请求从不重试（它将retries=0 设置为urllib3 的HTTPConnectionPool），因此如果没有MaxRetryError 和HTTPConnectionPool 关键字，错误会更加规范。所以理想的 Traceback 应该是：
```
  ConnectionError(<class 'socket.error'>: [Errno 1111] Connection refused)
```

根本原因和解决方案

一旦您启动了 webdriver 和 web 客户端会话，接下来在 def search(st) 中您将调用 get() o 访问 url 并且在后续行中您还将调用 browser.quit() 这是用于调用 /shutdown 端点，随后 webdriver 和 web-client 实例被销毁，完全关闭所有页面/选项卡/窗口。因此不再存在连接。

您可以在以下位置找到一些相关的详细讨论：

PhantomJS web driver stays in memory

Selenium : How to stop geckodriver process impacting PC memory, without calling driver.quit()?

在下一次迭代中的这种情况下（由于for 循环），当调用browser.get() 时，没有活动连接。因此您会看到错误。

因此，一个简单的解决方案是删除browser.quit() 行并在同一浏览上下文中调用browser.get(url)。

结论

升级到 Selenium 3.14.1 后，您将能够设置超时并查看规范 Tracebacks 并能够采取必要的措施。

参考文献

您可以在以下位置找到相关的详细讨论：

MaxRetryError: HTTPConnectionPool: Max retries exceeded (Caused by ProtocolError('Connection aborted.', error(111, 'Connection refused')))

tl;博士

几个相关的讨论：

【讨论】：

这有所帮助，但 chromedriver 进程正在影响内存。
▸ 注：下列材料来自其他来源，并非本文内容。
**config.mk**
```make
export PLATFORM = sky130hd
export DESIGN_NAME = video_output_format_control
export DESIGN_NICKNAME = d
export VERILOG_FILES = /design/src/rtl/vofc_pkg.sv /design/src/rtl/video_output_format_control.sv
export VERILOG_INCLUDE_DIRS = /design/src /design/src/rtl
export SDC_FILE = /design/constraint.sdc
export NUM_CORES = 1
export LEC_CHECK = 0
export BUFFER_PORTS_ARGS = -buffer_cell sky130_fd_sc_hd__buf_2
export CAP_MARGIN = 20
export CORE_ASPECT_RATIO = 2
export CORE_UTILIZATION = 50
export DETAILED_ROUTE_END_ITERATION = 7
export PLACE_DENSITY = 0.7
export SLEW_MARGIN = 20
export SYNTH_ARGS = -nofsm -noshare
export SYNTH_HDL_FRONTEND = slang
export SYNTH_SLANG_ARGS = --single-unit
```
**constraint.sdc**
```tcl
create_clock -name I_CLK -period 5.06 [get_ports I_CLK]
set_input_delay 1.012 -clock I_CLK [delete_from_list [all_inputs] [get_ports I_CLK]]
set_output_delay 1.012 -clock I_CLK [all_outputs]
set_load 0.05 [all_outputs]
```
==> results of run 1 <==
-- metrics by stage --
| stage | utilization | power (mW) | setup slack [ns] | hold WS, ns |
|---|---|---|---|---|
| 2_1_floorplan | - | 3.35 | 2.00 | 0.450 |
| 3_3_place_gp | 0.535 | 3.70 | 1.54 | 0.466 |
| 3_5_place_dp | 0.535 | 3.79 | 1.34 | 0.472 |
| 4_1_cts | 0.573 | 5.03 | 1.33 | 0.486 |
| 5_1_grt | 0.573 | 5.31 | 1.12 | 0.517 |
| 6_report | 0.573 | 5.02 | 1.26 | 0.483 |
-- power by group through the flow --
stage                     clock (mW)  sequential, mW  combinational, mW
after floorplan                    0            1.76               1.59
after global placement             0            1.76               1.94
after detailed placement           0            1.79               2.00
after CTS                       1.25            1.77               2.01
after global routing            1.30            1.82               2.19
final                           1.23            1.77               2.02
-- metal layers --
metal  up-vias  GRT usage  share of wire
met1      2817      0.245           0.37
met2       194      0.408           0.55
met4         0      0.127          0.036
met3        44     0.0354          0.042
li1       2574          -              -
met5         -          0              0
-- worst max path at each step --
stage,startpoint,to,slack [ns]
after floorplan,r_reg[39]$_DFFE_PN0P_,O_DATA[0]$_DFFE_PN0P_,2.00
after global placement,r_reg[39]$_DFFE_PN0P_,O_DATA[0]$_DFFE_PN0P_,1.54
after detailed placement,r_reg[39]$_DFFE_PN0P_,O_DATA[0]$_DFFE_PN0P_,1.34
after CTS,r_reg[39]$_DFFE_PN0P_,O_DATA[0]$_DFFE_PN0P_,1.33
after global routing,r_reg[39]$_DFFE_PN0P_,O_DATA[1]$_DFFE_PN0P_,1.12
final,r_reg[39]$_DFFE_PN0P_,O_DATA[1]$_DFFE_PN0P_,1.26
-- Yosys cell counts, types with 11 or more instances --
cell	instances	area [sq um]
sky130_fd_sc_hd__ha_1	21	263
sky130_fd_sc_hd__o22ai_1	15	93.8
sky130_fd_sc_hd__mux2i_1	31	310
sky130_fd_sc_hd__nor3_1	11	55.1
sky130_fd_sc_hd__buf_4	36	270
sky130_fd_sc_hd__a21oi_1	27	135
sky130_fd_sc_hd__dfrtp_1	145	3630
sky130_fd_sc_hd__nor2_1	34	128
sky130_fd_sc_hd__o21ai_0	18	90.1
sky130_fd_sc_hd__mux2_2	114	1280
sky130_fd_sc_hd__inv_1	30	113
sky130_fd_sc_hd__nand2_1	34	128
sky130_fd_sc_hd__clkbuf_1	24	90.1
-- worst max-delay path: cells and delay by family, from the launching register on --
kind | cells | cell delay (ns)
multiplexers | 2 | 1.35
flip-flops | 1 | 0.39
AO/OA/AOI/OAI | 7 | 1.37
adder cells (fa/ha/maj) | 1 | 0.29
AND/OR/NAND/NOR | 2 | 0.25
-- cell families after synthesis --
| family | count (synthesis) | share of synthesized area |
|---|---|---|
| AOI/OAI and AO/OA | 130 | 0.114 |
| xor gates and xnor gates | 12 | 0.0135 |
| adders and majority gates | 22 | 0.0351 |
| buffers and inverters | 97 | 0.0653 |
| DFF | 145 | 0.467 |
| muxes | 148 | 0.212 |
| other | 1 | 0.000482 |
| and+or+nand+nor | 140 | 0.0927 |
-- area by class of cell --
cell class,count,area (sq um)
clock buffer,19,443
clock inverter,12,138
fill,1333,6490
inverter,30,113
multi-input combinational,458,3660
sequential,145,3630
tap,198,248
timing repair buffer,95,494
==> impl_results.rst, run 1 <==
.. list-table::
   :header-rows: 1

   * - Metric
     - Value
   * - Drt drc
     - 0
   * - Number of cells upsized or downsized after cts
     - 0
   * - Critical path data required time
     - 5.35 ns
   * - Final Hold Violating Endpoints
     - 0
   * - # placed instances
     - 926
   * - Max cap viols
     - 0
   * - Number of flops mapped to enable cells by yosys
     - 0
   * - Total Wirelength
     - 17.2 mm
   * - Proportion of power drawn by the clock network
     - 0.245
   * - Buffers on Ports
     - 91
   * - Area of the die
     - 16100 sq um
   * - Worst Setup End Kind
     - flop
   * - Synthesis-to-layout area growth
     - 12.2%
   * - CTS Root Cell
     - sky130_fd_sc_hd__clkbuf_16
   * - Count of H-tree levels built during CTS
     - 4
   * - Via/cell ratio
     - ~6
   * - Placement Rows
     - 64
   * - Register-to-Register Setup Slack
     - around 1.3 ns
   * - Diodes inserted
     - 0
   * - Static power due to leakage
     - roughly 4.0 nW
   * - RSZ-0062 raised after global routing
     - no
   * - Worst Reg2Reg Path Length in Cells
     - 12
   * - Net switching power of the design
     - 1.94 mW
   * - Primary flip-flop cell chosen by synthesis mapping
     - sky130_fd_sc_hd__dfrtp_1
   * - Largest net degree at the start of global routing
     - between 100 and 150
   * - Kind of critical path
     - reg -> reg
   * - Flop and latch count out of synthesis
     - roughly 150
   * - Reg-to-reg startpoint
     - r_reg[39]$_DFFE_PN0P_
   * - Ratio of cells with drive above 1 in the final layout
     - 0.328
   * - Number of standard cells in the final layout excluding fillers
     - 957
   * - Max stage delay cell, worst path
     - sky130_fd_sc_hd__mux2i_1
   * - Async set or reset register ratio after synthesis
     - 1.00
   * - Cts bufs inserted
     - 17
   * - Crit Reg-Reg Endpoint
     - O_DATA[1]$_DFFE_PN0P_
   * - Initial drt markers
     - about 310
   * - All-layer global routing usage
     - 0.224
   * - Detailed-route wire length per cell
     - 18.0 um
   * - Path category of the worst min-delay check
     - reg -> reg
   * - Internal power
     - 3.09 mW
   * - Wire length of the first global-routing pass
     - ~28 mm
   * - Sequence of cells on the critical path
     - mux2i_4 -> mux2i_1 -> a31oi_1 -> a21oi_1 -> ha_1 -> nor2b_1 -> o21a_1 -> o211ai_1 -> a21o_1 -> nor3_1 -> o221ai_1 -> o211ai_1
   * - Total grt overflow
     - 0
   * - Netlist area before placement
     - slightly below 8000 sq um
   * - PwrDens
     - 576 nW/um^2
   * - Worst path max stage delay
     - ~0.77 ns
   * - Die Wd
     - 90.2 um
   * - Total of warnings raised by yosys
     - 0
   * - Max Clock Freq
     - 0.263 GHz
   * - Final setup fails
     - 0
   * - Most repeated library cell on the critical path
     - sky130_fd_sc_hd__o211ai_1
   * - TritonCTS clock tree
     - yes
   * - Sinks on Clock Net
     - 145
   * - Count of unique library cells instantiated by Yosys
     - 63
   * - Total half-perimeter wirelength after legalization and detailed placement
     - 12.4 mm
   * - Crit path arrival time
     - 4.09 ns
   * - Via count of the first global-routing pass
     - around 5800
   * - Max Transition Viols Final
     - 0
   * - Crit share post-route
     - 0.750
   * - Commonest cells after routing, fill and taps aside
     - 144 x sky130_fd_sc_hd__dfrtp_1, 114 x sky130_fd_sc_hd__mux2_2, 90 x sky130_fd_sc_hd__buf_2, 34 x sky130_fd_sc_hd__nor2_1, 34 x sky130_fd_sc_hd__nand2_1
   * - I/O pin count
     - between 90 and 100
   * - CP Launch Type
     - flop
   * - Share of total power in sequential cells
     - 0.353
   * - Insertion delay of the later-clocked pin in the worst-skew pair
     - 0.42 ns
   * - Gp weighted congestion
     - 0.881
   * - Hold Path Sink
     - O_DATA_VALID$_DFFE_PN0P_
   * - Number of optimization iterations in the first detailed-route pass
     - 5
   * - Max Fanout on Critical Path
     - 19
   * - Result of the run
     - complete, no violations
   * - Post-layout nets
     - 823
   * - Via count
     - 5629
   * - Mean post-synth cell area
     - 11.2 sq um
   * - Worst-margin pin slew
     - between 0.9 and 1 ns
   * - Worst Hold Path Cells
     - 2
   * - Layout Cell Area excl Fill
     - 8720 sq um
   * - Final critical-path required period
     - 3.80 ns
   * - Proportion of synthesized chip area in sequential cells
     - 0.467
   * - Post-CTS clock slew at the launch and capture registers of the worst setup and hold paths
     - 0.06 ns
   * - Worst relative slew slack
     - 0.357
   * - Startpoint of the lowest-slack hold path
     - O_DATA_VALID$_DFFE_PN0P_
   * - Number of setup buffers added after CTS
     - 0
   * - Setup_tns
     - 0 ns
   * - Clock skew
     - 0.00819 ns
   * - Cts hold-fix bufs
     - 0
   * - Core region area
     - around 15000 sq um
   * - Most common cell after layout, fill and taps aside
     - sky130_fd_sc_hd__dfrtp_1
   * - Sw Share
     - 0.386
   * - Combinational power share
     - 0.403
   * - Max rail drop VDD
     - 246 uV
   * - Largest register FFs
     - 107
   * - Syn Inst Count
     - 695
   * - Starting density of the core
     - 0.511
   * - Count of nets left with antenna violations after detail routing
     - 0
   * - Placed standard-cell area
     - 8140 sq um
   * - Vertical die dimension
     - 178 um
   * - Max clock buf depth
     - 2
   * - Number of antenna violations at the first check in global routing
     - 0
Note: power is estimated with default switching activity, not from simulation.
我应该使用os.system("taskkill /f /im chromedriver.exe /T") 吗？我在 Windows 机器上。
@SumitJaiswal 简而言之，是的，您需要这样做，但还有几个其他因素需要考虑。如果您遇到困难，请告诉我。
在for 循环中杀死 chromedriver 是个坏主意。所以我为os.system("taskkill /f /im chromedriver.exe /T") 做了一个kill() 函数。但是调用search() 然后kill() 然后search() 再次给出相同的错误。有没有办法在我打电话时重新启动 chromedriver search()
我想我通过将browser = webdriver.Chrome(executable_path="CHROME_DRIVER PATH", options=opts) 带入函数并在其末尾使用browser.quit() 解决了这两个问题。感谢您的帮助。
惊人的答案，老实说，我只是错过了我的功能中的“回报”。但是很努力，写的很好。喜欢读它。